▸ BRIEF: Each line below either holds the string "constraint" or doesn't. Count those that do and give only the number.

[Start of Attachment]

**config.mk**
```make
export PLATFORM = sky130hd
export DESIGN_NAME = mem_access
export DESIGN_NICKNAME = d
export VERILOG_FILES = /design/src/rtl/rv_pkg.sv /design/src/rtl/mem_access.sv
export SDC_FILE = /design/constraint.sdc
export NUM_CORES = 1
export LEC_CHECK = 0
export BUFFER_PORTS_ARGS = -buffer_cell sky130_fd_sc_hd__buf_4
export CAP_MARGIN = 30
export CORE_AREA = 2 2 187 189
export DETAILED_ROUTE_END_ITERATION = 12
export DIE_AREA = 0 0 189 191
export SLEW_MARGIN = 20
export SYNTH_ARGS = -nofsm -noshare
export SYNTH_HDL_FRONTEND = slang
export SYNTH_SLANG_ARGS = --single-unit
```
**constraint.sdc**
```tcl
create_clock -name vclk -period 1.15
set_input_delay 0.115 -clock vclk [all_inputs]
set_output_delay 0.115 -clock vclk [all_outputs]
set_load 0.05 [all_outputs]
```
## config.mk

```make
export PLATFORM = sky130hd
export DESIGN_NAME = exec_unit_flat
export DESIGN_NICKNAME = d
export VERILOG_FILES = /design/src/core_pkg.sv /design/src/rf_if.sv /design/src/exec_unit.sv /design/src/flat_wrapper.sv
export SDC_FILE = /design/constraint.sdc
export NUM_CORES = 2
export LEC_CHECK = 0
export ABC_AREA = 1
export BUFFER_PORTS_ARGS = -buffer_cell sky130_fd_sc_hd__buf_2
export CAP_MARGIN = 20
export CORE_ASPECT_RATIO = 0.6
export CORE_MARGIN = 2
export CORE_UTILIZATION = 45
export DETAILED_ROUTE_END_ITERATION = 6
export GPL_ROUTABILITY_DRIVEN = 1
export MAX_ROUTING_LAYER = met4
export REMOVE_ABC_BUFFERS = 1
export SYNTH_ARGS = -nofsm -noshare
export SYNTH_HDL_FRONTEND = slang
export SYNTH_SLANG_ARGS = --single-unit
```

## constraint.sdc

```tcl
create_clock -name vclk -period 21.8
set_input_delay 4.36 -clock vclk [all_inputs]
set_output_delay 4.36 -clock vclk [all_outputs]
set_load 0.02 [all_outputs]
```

[End of Attachment]
[Start of Attachment]

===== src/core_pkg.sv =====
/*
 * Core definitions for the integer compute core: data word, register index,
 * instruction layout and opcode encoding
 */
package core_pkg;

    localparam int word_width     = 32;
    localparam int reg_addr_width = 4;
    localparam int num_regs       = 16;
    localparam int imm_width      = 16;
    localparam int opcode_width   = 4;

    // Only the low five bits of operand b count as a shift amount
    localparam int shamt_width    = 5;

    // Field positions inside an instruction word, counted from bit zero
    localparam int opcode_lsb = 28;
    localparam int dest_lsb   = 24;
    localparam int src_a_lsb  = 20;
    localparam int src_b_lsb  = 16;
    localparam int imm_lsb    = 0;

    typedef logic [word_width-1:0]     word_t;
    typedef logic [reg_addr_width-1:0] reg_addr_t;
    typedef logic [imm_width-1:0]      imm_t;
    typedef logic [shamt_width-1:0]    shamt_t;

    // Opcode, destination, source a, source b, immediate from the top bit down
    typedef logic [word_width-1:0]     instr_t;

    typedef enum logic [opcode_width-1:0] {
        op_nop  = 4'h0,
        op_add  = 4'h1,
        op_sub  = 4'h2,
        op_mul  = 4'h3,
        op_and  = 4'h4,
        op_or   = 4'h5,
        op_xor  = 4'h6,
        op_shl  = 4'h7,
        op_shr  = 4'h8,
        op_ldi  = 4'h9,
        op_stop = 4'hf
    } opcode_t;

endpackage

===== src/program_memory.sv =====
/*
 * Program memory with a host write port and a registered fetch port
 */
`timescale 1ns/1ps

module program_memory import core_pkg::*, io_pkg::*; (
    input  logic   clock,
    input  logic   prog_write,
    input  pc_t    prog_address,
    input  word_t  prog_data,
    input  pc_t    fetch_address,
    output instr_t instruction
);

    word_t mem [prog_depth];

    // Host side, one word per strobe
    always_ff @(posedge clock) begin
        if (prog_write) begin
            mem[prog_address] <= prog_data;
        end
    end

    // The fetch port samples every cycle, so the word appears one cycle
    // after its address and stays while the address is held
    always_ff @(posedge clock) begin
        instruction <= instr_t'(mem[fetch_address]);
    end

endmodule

[End of Attachment]

▸ EXPECTED ANSWER: 4